The deadly human immunodeficiency virus (HIV) produces Acquired Immune Deficiency Syndrome (AIDS) a combination of infections and diseases caused by a general breakdownn of the immune system. It was unknown about 15 years ago and the first case in India was reported in May, 1986. Now it has infected millions worldwide. In India HIV is spreading rapidly. It is especially alarming in a country with a population of 900 milion and having many other major illnesses, deficient nutritional states, poverty, polluted water and air as well as weak health care delivery system. India has remarkable potential for the transmission of HIV. AIDS in India is characterized by the grim fact that “all the patterns of HIV transmission are present here”.
AIDS high-risk groups comprised of truck and bus drivers, professional blood donors, prostitutes and intravenous drug users, although anyone can be effected. Maharashtra, Tamil Nadu, Delhi and Manipur are among the most effected regions of the country.
How is HIV spread?
HIV is transmitted through :-
- sexual contact with an infected person involving the exchange of semen, blood or vaginal fluids
- transfusion of contaminated blood, and blood products
- transmission from infected mothers to their children before or during birth and during breast-feeding
- unsterile injecting equipment and sharing of needles and syringes, especially among injecting drug users.
HIV is not spread through coughing, sneezing, sharing of eating or drinking utensils, shaking hands, or being near an infected person. HIV is not spread though everyday activities, such as working in an office, eating in a cafeteria, or using public toilet facilities. Unlike colds or the flu, HIV is not spread through the air.
How do you know if you have HIV/AIDS ?
Most people infected with HIV have no symptoms at all initially. They may look and feel healthy. Consequently, they may be unaware that they have the virus. This status can last an average of 7-10 years.
Almost all having HIV infection eventually develop AIDS. Some people infected with HIV develop persistent symptoms which includefatigue, weight loss, diarrhea, fever, chills, night sweats and swollen glands. However these symptoms can also be symptoms of many other illnesses.
Only an HIV antibody test ELISA TEST (enzyme-linked immunosorbant assay) followed by a confirmatory test WESTERN BLOT performed by a qualified doctor/nurse or laboratory technician can make the diagnosis of HIV/AIDS. This facility is available in all major hospitals and laboratories alongwith counseling for those testing HIV positive.

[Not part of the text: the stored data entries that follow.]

--- config.mk ---
export PLATFORM = sky130hd
export DESIGN_NAME = pwm_mux_sel_sequencer
export DESIGN_NICKNAME = d
export VERILOG_FILES = /design/src/rtl/pwm_mux_sel_sequencer_pkg.sv /design/src/rtl/pwm_mux_sel_sequencer_shadow_reg.sv /design/src/rtl/pwm_mux_sel_sequencer.sv
export SDC_FILE = /design/constraint.sdc
export NUM_CORES = 1
export LEC_CHECK = 0
export BUFFER_PORTS_ARGS = -buffer_cell sky130_fd_sc_hd__buf_2
export CAP_MARGIN = 10
export CORE_UTILIZATION = 55
export DETAILED_ROUTE_END_ITERATION = 10
export GPL_TIMING_DRIVEN = 0
export PLACE_DENSITY_LB_ADDON = 0.12
export REMOVE_ABC_BUFFERS = 1
export SETUP_SLACK_MARGIN = 0.4
export SLEW_MARGIN = 30
export SYNTH_ARGS = -nofsm -noshare
export SYNTH_HDL_FRONTEND = slang
export SYNTH_SLANG_ARGS = --single-unit
export TNS_END_PERCENT = 5
--- constraint.sdc ---
create_clock -name clk -period 2.9 [get_ports clk]
set_input_delay 0.145 -clock clk [delete_from_list [all_inputs] [get_ports clk]]
set_output_delay 0.145 -clock clk [all_outputs]
set_load 0.05 [all_outputs]
--- src/rtl/pwm_mux_sel_sequencer_pkg.sv ---
// ----------------------------------------------------------------------------
// pwm_mux_sel_sequencer_pkg
//   Shared types and constants for the PWM mux select sequencer:
//   sequencer state encoding, mux geometry, advance-source encodings and a
//   helper that turns carrier strobes into a single advance qualifier.
// ----------------------------------------------------------------------------
package pwm_mux_sel_sequencer_pkg;

   localparam int PWM_MUX_N     = 8;
   localparam int PWM_MUX_SEL_W = 3;

   // adv_mode encodings; the unused code 2'd3 behaves like ADV_ZERO
   localparam logic [1:0] ADV_ZERO   = 2'd0;
   localparam logic [1:0] ADV_PERIOD = 2'd1;
   localparam logic [1:0] ADV_EITHER = 2'd2;

   typedef enum logic [1:0] {
      SEQ_IDLE  = 2'd0,
      SEQ_ARMED = 2'd1,
      SEQ_RUN   = 2'd2
   } pwm_seq_state_t;

   // Both strobes in the same cycle under ADV_EITHER still count as one advance.
   function automatic logic adv_event(input logic [1:0] mode,
                                      input logic       ez,
                                      input logic       ep);
      case (mode)
         ADV_PERIOD: return ep;
         ADV_EITHER: return ez | ep;
         default:    return ez;
      endcase
   endfunction

endpackage

--- src/rtl/pwm_mux_sel_sequencer_shadow_reg.sv ---
// ----------------------------------------------------------------------------
// pwm_seq_shadow_reg
//   Pending/active configuration registers for the mux select sequencer.
//   A request captures cfg_* into the pending copy; the sequencer decides
//   when the pending copy may become active (apply), and an ack pulse marks it.
// Ports
//   clk, rstn               clock, async active-low reset
//   cfg_upd_req             capture cfg_first/last/dwell into pending
//   cfg_first/last/dwell    requested window and dwell
//   apply                   copy pending -> active this edge (only asserted while pend=1)
//   pend                    pending copy holds an unapplied update
//   pend_first              first index of the pending copy (wrap/arm target on apply)
//   act_first/last/dwell    active configuration used by the sequencer
//   cfg_upd_ack             1-cycle pulse after an apply
// ----------------------------------------------------------------------------
module pwm_seq_shadow_reg
   import pwm_mux_sel_sequencer_pkg::*;
#(
   parameter int DWELL_W = 8
) (
   input  logic                     clk,
   input  logic                     rstn,
   input  logic                     cfg_upd_req,
   input  logic [PWM_MUX_SEL_W-1:0] cfg_first,
   input  logic [PWM_MUX_SEL_W-1:0] cfg_last,
   input  logic [DWELL_W-1:0]       cfg_dwell,
   input  logic                     apply,
   output logic                     pend,
   output logic [PWM_MUX_SEL_W-1:0] pend_first,
   output logic [PWM_MUX_SEL_W-1:0] act_first,
   output logic [PWM_MUX_SEL_W-1:0] act_last,
   output logic [DWELL_W-1:0]       act_dwell,
   output logic                     cfg_upd_ack
);

   logic [PWM_MUX_SEL_W-1:0] pend_last;
   logic [DWELL_W-1:0]       pend_dwell;

   always_ff @(posedge clk or negedge rstn) begin
      if (!rstn) begin
         pend        <= 1'b0;
         pend_first  <= '0;
         pend_last   <= '0;
         pend_dwell  <= '0;
         act_first   <= '0;
         act_last    <= '0;
         act_dwell   <= '0;
         cfg_upd_ack <= 1'b0;
      end else begin
         cfg_upd_ack <= apply;
         // NOTE: non-blocking assignments make a request that coincides with an
         // apply copy the OLD pending values into active, while the new request
         // lands in pending for the next apply.
         if (apply) begin
            act_first <= pend_first;
            act_last  <= pend_last;
            act_dwell <= pend_dwell;
         end
         if (cfg_upd_req) begin
            pend_first <= cfg_first;
            pend_last  <= cfg_last;
            pend_dwell <= cfg_dwell;
            pend       <= 1'b1;
         end else if (apply) begin
            pend       <= 1'b0;
         end
      end
   end

endmodule

--- src/rtl/pwm_mux_sel_sequencer.sv ---
// ----------------------------------------------------------------------------
// pwm_mux_sel_sequencer
//   Steps sel_0 of the 8-input PWM-count mux through the window [first..last]
//   (wrapping through 7->0 when first>last), advancing once every dwell+1
//   qualifying carrier events. Config changes apply only at sequence wrap
//   while running, or immediately when idle/armed.
// Ports
//   clk, rstn            clock, async active-low reset
//   en                   1 = run, 0 = return to IDLE
//   adv_mode             0=evt_zero 1=evt_period 2=either 3=evt_zero
//   evt_zero/evt_period  1-cycle carrier strobes
//   cfg_first/last/dwell requested window / events-per-step minus one
//   cfg_upd_req          capture cfg_* into pending
//   cfg_upd_ack          pending copied to active
//   sel_0                registered mux select
//   sel_valid            1 while in RUN
//   step_pulse           sel_0 advanced
//   wrap_pulse           sel_0 went last -> first
// ----------------------------------------------------------------------------
module pwm_mux_sel_sequencer
   import pwm_mux_sel_sequencer_pkg::*;
#(
   parameter int                       DWELL_W = 8,
   parameter logic [PWM_MUX_SEL_W-1:0] SEL_RST = '0
) (
   input  logic                     clk,
   input  logic                     rstn,
   input  logic                     en,
   input  logic [1:0]               adv_mode,
   input  logic                     evt_zero,
   input  logic                     evt_period,
   input  logic [PWM_MUX_SEL_W-1:0] cfg_first,
   input  logic [PWM_MUX_SEL_W-1:0] cfg_last,
   input  logic [DWELL_W-1:0]       cfg_dwell,
   input  logic                     cfg_upd_req,
   output logic                     cfg_upd_ack,
   output logic [PWM_MUX_SEL_W-1:0] sel_0,
   output logic                     sel_valid,
   output logic                     step_pulse,
   output logic                     wrap_pulse
);

   pwm_seq_state_t           state_q, state_d;
   logic [PWM_MUX_SEL_W-1:0] sel_d, sel_inc, target_first;
   logic [DWELL_W-1:0]       dwell_cnt, dwell_d;
   logic                     step_d, wrap_d, wrap_step;
   logic                     adv, apply, pend;
   logic [PWM_MUX_SEL_W-1:0] pend_first, act_first, act_last;
   logic [DWELL_W-1:0]       act_dwell;

   pwm_seq_shadow_reg #(.DWELL_W(DWELL_W)) u_shadow (
      .clk         (clk),
      .rstn        (rstn),
      .cfg_upd_req (cfg_upd_req),
      .cfg_first   (cfg_first),
      .cfg_last    (cfg_last),
      .cfg_dwell   (cfg_dwell),
      .apply       (apply),
      .pend        (pend),
      .pend_first  (pend_first),
      .act_first   (act_first),
      .act_last    (act_last),
      .act_dwell   (act_dwell),
      .cfg_upd_ack (cfg_upd_ack)
   );

   assign adv       = adv_event(adv_mode, evt_zero, evt_period);
   assign sel_inc   = PWM_MUX_SEL_W'((int'(sel_0) + 1) % PWM_MUX_N);
   // Whenever first is loaded (arming or wrap) a pending update is applied on
   // the same edge, so the target is the pending first if one exists.
   assign target_first = pend ? pend_first : act_first;
   // Outside RUN a pending update applies right away; in RUN only on wrap.
   assign apply     = pend && ((state_q != SEQ_RUN) || wrap_step);
   assign sel_valid = (state_q == SEQ_RUN);

   always_comb begin
      // NOTE: every output of this block gets a default first, so no path
      // leaves a variable unassigned and no latch is inferred.
      state_d   = state_q;
      sel_d     = sel_0;
      dwell_d   = dwell_cnt;
      step_d    = 1'b0;
      wrap_d    = 1'b0;
      wrap_step = 1'b0;
      if (!en) begin
         state_d = SEQ_IDLE;
         sel_d   = SEL_RST;
         dwell_d = '0;
      end else begin
         case (state_q)
            SEQ_IDLE: state_d = SEQ_ARMED;
            SEQ_ARMED: begin
               if (adv) begin
                  state_d = SEQ_RUN;
                  sel_d   = target_first;
                  dwell_d = '0;
               end
            end
            SEQ_RUN: begin
               if (adv) begin
                  if (dwell_cnt == act_dwell) begin
                     dwell_d = '0;
                     step_d  = 1'b1;
                     if (sel_0 == act_last) begin
                        wrap_step = 1'b1;
                        wrap_d    = 1'b1;
                        sel_d     = target_first;
                     end else begin
                        sel_d     = sel_inc;
                     end
                  end else begin
                     dwell_d = dwell_cnt + DWELL_W'(1);
                  end
               end
            end
            default: begin
               state_d = SEQ_IDLE;
               sel_d   = SEL_RST;
               dwell_d = '0;
            end
         endcase
      end
   end

   always_ff @(posedge clk or negedge rstn) begin
      if (!rstn) begin
         state_q    <= SEQ_IDLE;
         sel_0      <= SEL_RST;
         dwell_cnt  <= '0;
         step_pulse <= 1'b0;
         wrap_pulse <= 1'b0;
      end else begin
         state_q    <= state_d;
         sel_0      <= sel_d;
         dwell_cnt  <= dwell_d;
         step_pulse <= step_d;
         wrap_pulse <= wrap_d;
      end
   end

endmodule

==> results.toml, run 1 <==
[job]
maxCapViolations = 0

[cells_and_area]
nFillCells = 303
final_core_util_pct = 65.9
post_route_cells_drive_above_1_share_pct = 35.6
nets = 231
syn_to_final_growth_pct = 11.6
antenna_cells = 0

[power_and_ir_drop]
sequentialPowerShare_pct = 51.7
power.switching_mw = 0.424
total_power_mw = 1.46
power_per_cell_area_nw_per_um2 = 591
static_leakage_nw = 1.17
cellInternalPower_mw = 1.03
ir_drop_uv = 508
power_switching_share_pct = 29.1
share_comb_of_total_power_pct = 22.0
power.share.clock_pct = 26.3

[route]
mean_number_of_vias_per_cell = 5.61
detailedRoute.firstIterationViolations = 78
wl_per_cell_um = 14.9
wl_um = 3740
drt_drc_violations_left = 0
vias = 1402
drtAntennaViolNets = 0
detail_route.first_pass.iterations = 4

[floorplanning]
ios = 29
rows = 22
initial_core_util_pct = 59.0
fp.dieW_um = 65.4
die_area_um2 = 4280
die_h_um = 65.4
core_region_area_um2 = 3740

[synthesis]
synth.most_common_cell = "dfrtp_1"
post_synth_inst_count = 171
ys_seq_area_share_pct = 51.0
synth.avg_cell_area_um2 = 12.9
ys_top_cells_by_area = "dfrtp_1, mux2_2, mux2_4, ha_1, xnor2_1"
yosys-top-cells-count = "dfrtp_1, mux2_2, xnor2_1"
ys_async_sr_fraction_pct = 100
ys_warnings = 0
post_synth_num_cell_types = 39
synth.largest_area_cell = "dfrtp_1"
post_synth_instance_area_um2 = 2210
synth-seq-cells = 45
synth_top_area_share_pct = 51.0
synth_top_flop_cell = "dfrtp_1"
count_of_flip_flops_with_a_built_in_enable_after_synthesis = 0

[timing]
total_count_of_hold_check_failures_in_the_final_report = 0
setup_repair_after_global_routing_missed_its_margin = "false"
minimum_clock_period_after_layout_ps = 2380
max_slew_margin_pct = 52.6
final_max_slew_viol_count = 0
fmax_mhz = 421
setup_ws_ps = 524
hold_ws_ps = 82.7
timing.final.crit_share_pct = 81.9
setup-tns-final_ps = 0
clock_skew_ps = 5.50
slew_of_the_pin_with_the_lowest_slew_margin_ps = 711
setup_violators_final = 0

[clock_tree]
clock_sinks = 45
clkTransAtPathRegs_ps = 80
cts_tree = "yes"
post-cts-setup-buffers = 0
clock-root-buffer = "clkbuf_8"
cts_repair_resize_count = 0
total_cts_buffers = 5
hold_buffers = 0
insertion_delay_ps = 290
clock_tree.buffer_depth = 2
cts_max_level = 2

[global_route]
track_usage_pct = 20.4
first_global_vias = 1348
antenna_violations_before_repair = 0
wire_length_of_the_first_global_routing_pass_um = 6450
largest_net_degree_at_the_start_of_global_routing = 46
grt_overflow = 0

[critical_path]
critPathMaxFanout = 15
worstPathBufferInverterCount = 0
cp_max_stage_cell = "or4_1"
timing.critical_path.to_type = "flop"
setup.worst_path.class = "reg -> reg"
worst_path_required_time_ps = 3080
critPathArrivalTime_ps = 2550
worst_path_largest_cell_delay_ps = 600
cp_cell_sequence = "xnor2_1, nand4_1, or4_1, a21bo_1, mux2_4"
worstSetupStartpointType = "flop"
cp_top_family = "simple AND/OR/NAND/NOR gates"

[place]
hpwlAfterDp_um = 2760
place_worst_setup_slack_ps = 386
place.gp.congestion = 0.747
port-buffer-count = 28

[hold_path]
hp-class = "in -> reg"

[outcome]
result_of_the_run = "finished clean"
[per-layer routing]
metal	track usage, %	share of wire [%]
met4	5.71	0.46
met2	31.6	47
met1	28.7	48
met5	0	0
met3	4.69	5.1
[power groups by stage]
stage	Combinational (mW)	Clock (mW)	Sequential, mW
after floorplan	0.225	0	0.769
after global placement	0.302	0	0.762
after detailed placement	0.319	0	0.768
after CTS	0.319	0.394	0.755
after global routing	0.351	0.421	0.765
final	0.321	0.383	0.755
[cells by family (layout without fill, tap and decap cells)]
kind of cell | count (synthesis) | after routing | share of synthesized area (%)
XOR/XNOR | 12 | 12 | 4.76
adder cells (fa/ha/maj) | 8 | 8 | 4.53
AO/OA/AOI/OAI | 26 | 26 | 9.06
multiplexers | 37 | 37 | 20.2
buffers and inverters | 11 | 42 | 2.94
AND/OR/NAND/NOR | 32 | 32 | 7.59
flip-flops | 45 | 45 | 51.0
[flip-flops by register name, summed over array words and instances, names as in the netlist]
register and cells:
u_shadow.pend_first 3, u_shadow.pend 1, dwell_cnt 8, wrap_pulse 1, u_shadow.act_dwell 8, step_pulse 1
u_shadow.cfg_upd_ack 1, state_q 2, u_shadow.act_first 3, sel_0 3, u_shadow.act_last 3, u_shadow.pend_dwell 8
u_shadow.pend_last 3
[through the flow]
step                      cell area, um2  instances
after floorplan                     2160        165
after global placement              2360        241
after detailed placement            2360        241
after CTS                           2450        249
after global routing                2470        250
final                               2470        250
[final timing paths]
kind	startpoint	endpoint	slack [ps]	cells after the start
setup / recovery	dwell_cnt[4]	u_shadow.act_first[2]	520	5
hold / removal	cfg_first[0]	u_shadow.pend_first[0]	80	2
setup reg to reg	dwell_cnt[4]	u_shadow.act_first[2]	520	5
hold reg to reg	u_shadow.act_first[0]	u_shadow.act_first[0]	510	1
max in group asynchronous	rstn	dwell_cnt[0]	2140	2
min in group asynchronous	rstn	state_q[0]	380	2
[layout make-up]
class | count | area [um2] | share of cell area (%)
Clock buffer | 5 | 68.8 | 2.79
Multi-Input combinational cell | 115 | 1020 | 41.3
Timing Repair Buffer | 29 | 153 | 6.19
Clock inverter | 3 | 21.3 | 0.863
Inverter | 5 | 18.8 | 0.761
Tap cell | 48 | 60.1 | 2.44
Sequential cell | 45 | 1130 | 45.7
[worst register-to-register path, cell delays in order (launching register included)]
cell and delay (ps):
dfrtp_1 450, xnor2_1 160, nand4_1 170, or4_1 600, a21bo_1 480, mux2_4 400
[layout by cell type, fill, tap and decap left out, types with 3 or more instances in the layout]
cell type,n
dfrtp_1,45
buf_2,27
mux2_2,24
xnor2_1,11
mux2_4,9
ha_1,8
nand3_1,6
nor2_1,6
inv_1,5
a22o_1,5
clkbuf_8,5
nand2_1,4
mux2i_1,4
o21ai_0,4
nand4_1,3
nor2b_1,3
No activity file was read; power rests on OpenSTA's default activity.
==> inputs of run 2 (changes only) <==
--- a/config.mk
+++ b/config.mk
@@ -5,9 +5,10 @@
 export SDC_FILE = /design/constraint.sdc
 export NUM_CORES = 1
 export LEC_CHECK = 0
+export ABC_AREA = 1
 export BUFFER_PORTS_ARGS = -buffer_cell sky130_fd_sc_hd__buf_2
 export CAP_MARGIN = 10
-export CORE_UTILIZATION = 55
+export CORE_UTILIZATION = 52
 export DETAILED_ROUTE_END_ITERATION = 10
 export GPL_TIMING_DRIVEN = 0
 export PLACE_DENSITY_LB_ADDON = 0.12
==> constraint.sdc (replaced) <==
create_clock -name clk -period 2 [get_ports clk]
set_input_delay 0.1 -clock clk [delete_from_list [all_inputs] [get_ports clk]]
set_output_delay 0.1 -clock clk [all_outputs]
set_load 0.05 [all_outputs]
==> run 2 against run 1 <==
Effect of this change: synthesized cell count is 84% higher; clock-buffer cell count stayed put; via count is 46% higher; area after synthesis is 6.9% higher; clock power is 110% higher; register-to-register slack worse by 100 ps; die area is 13% higher; combinational power grew to 4.0 times the previous value; routed wire length is 27% higher; global-route usage is 0.57 points higher; clock skew hardly changed; design area is 20% higher.
==> results.toml, run 2 <==
[outcome]
result_of_the_run = "finished clean"

[floorplanning]
rows = 24
initial_core_util_pct = 54.2
die_h_um = 69.4
fp.dieW_um = 69.4
ios = 29
die_area_um2 = 4810
core_region_area_um2 = 4350

[global_route]
first_global_vias = 1890
antenna_violations_before_repair = 0
largest_net_degree_at_the_start_of_global_routing = 46
grt_overflow = 0
wire_length_of_the_first_global_routing_pass_um = 8050
track_usage_pct = 20.9

[critical_path]
critPathMaxFanout = 4
worstSetupStartpointType = "flop"
timing.critical_path.to_type = "flop"
r2r_end = "u_shadow.act_last[0]"
setup.worst_path.class = "reg -> reg"
worstSetupStartpoint = "dwell_cnt[0]"
register_to_register_setup_slack_ps = 420
worst-r2r-cell-count = 11
worst_path_required_time_ps = 2240
crit_path_end = "u_shadow.act_last[0]"
critPathArrivalTime_ps = 1820
launching_point_of_the_worst_reg2reg_path = "dwell_cnt[0]"

[synthesis]
synth.most_common_cell = "nand2_1"
post_synth_instance_area_um2 = 2360
synth.largest_area_cell = "dfrtp_1"
yosys.area_share.xor_xnor_pct = 0.742
synth_top_family_by_area = "simple AND/OR/NAND/NOR gates"
count_of_flip_flops_with_a_built_in_enable_after_synthesis = 0
ys_seq_area_share_pct = 47.7
post_synth_inst_count = 314
synth_top_flop_cell = "dfrtp_1"
synth-seq-cells = 45
ys_top_cells_by_area = "dfrtp_1, nand2_1, nand3_1, inv_1, ha_1"
synth_top_area_share_pct = 47.7
synth_compound_area_share_pct = 3.55
synthMuxAreaShare_pct = 0
yosys.area_share.adder_pct = 4.24
post_synth_num_cell_types = 24
synth.avg_cell_area_um2 = 7.52
yosys-top-cells-count = "nand2_1, dfrtp_1, inv_1"
synthSimpleGateAreaFrac_pct = 36.1
ys_async_sr_fraction_pct = 100
ys_warnings = 0

[clock_tree]
clock_sinks = 45
insertion_delay_ps = 290
cts_max_level = 2
total_cts_buffers = 5
clock-root-buffer = "clkbuf_8"
clock_tree.buffer_depth = 2
clkTransAtPathRegs_ps = 90
cts_tree = "yes"

[cells_and_area]
final-seq-area_um2 = 1130
largest_registers = "dwell_cnt (8), u_shadow.act_dwell (8), u_shadow.pend_dwell (8)"
syn_to_final_growth_pct = 25.8
nFillCells = 375
antenna_cells = 0
post_route_cells_drive_above_1_share_pct = 21.1
nets = 398
final_common_cell = "nand2_1"
multi_input_gate_area_in_the_final_layout_um2 = 1140
commonest_cells_after_routing_fill_and_taps_aside = "nand2_1, dfrtp_1, inv_1"
instances_no_fill = 421
final_core_util_pct = 68.2

[timing]
timing.final.crit_share_pct = 79.1
fmax_mhz = 632
total_count_of_hold_check_failures_in_the_final_report = 0
max_slew_margin_pct = 61.8
minimum_clock_period_after_layout_ps = 1580
setup_repair_after_global_routing_missed_its_margin = "true"
slew_of_the_pin_with_the_lowest_slew_margin_ps = 573
final_max_slew_viol_count = 0
setup_violators_final = 0
clock_skew_ps = 5.17

[power_and_ir_drop]
power_per_cell_area_nw_per_um2 = 1120
ir_drop_uv = 536
static_leakage_nw = 1.66

[route]
detailedRoute.firstIterationViolations = 132
drtAntennaViolNets = 0
mean_number_of_vias_per_cell = 4.85
drt_drc_violations_left = 0
vias = 2041
detail_route.first_pass.iterations = 4
wl_um = 4760
wl_per_cell_um = 11.3

[place]
hpwlAfterDp_um = 3030
place.gp.congestion = 0.819
port-buffer-count = 28
place.detailed.instances = 388

[hold_path]
hp-class = "in -> reg"

[job]
maxCapViolations = 0
run 2: cell count changes after synthesis, sizes merged, moves of 3 or more:
cell | previous run | this run
mux2i | 4 | 0
o21ai | 5 | 10
xnor2 | 11 | 2
nand3 | 6 | 28
nand2 | 4 | 145
mux2 | 33 | 0
inv | 5 | 38
nor2 | 6 | 22
a22o | 6 | 0
nor2b | 3 | 0
run 2: cell type report:
cell class,instances,share of cell area (%)
inverters,38,4.89
multi-input cells,226,38.5
clock inverters,3,2.19
repair buffers,52,12.0
flip-flops and latches,45,38.0
well taps,52,2.19
clock buffers,5,2.32
run 2: worst min path at each step:
stage	from	endpoint	slack, ps	cells after the start
finish	cfg_dwell[4]	u_shadow.pend_dwell[4]	10	3
global route	cfg_first[2]	u_shadow.pend_first[2]	20	3
CTS	cfg_dwell[4]	u_shadow.pend_dwell[4]	4	3
detailed placement	rstn	dwell_cnt[0]	140	1
global placement	cfg_first[1]	u_shadow.pend_first[1]	300	3
floorplan	rstn	dwell_cnt[0]	-200	0
run 2: logic make-up (layout without fill, tap and decap cells):
| family | count (synthesis) | count (layout) |
|---|---|---|
| buffers and inverters | 44 | 98 |
| DFF | 45 | 45 |
| and+or+nand+nor | 200 | 201 |
| adders and majority gates | 8 | 8 |
| xor gates and xnor gates | 2 | 2 |
| AOI/OAI and AO/OA | 15 | 15 |
run 2: per-layer routing:
metal	GRT usage, %	wire length, um	up-vias	share of wire (%)
met2	34.3	2240	44	47
met4	8.39	96	0	2.0
met1	27.0	2260	916	47
met3	4.51	158	10	3.3
li1	-	-	1071	-
met5	0	0	-	0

What can you do to protect yourself ?
There is no cure and no vaccine for AIDS. HIV infection can be prevented or one’s risk reduced :
- by practicing safer sex such as being faithful to your partner, limiting the number of sexual partners and using a condom for each act of sexual intercourse
- by ensuring the sterilizaton of all needles, syringes, and other skin cutting instruments
- by screening all blood and blood products for the presence of HIV
- by treating all sexually transmitted diseases, as these increase the likelihood of transmission.
Everyone infected with HIV remains infectious for his or her entire life and can pass the virus onto others through semen, blood or vaginal secretions.

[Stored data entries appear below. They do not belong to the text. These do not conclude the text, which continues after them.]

### config.mk
export PLATFORM = sky130hd
export DESIGN_NAME = pc_sequencer
export DESIGN_NICKNAME = d
export VERILOG_FILES = /design/src/rtl/pc_sequencer.sv
export SDC_FILE = /design/constraint.sdc
export NUM_CORES = 1
export LEC_CHECK = 0
export CORE_AREA = 2 2 153 155
export DETAILED_ROUTE_END_ITERATION = 8
export DIE_AREA = 0 0 155 157
export DONT_BUFFER_PORTS = 1
export PLACE_DENSITY = 0.7
export SLEW_MARGIN = 5
export SYNTH_ARGS = -nofsm -noshare
export SYNTH_HDL_FRONTEND = slang
export SYNTH_SLANG_ARGS = --single-unit
### constraint.sdc
create_clock -name clk -period 6 [get_ports clk]
set_input_delay 1.2 -clock clk [delete_from_list [all_inputs] [get_ports clk]]
set_output_delay 1.2 -clock clk [all_outputs]
set_load 0.01 [all_outputs]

Living positively with HIV & AIDS
If someone is tested positive, it is not the end of the world.The news of your infection probably shocked you and made you angry. Feeling upset, frightened, depressed and confused is natural, but you do not have to face this alone; there are understanding people ready to help you. There is no vaccine for HIV or cure for AIDS. However, there are many new and promising forms of treatment for people infected with HIV and for those sick with AIDS.
It is important to understand that you may, like many people infected with HIV, look and feel healthy for years and can lead a normal life by making simple changes in your behavior patterns. During this period, you can pass the virus on to others by having unprotected sex, by sharing needles, by donating blood and organs, and through pregnancy or during childbirth to your unborn baby, so avoid these behaviors.
Live a normal life and maintain good health :
Incorporate these healthy behaviors even if you have HIV infection :-
- Try to eat a healthy diet.
- Take light exercise regularly.
- Get enough rest and avoid stress.
- Practice any familiar technique of yoga or meditation to help you relax.
- It’s best to stop drinking, smoking or using drugs as they may hamper your body’s immune system.
- Continue with your work.
You may seek more information from Government or Non-Governmental Organizations, Hospitals or AIDS Control Cells of State or Central Government.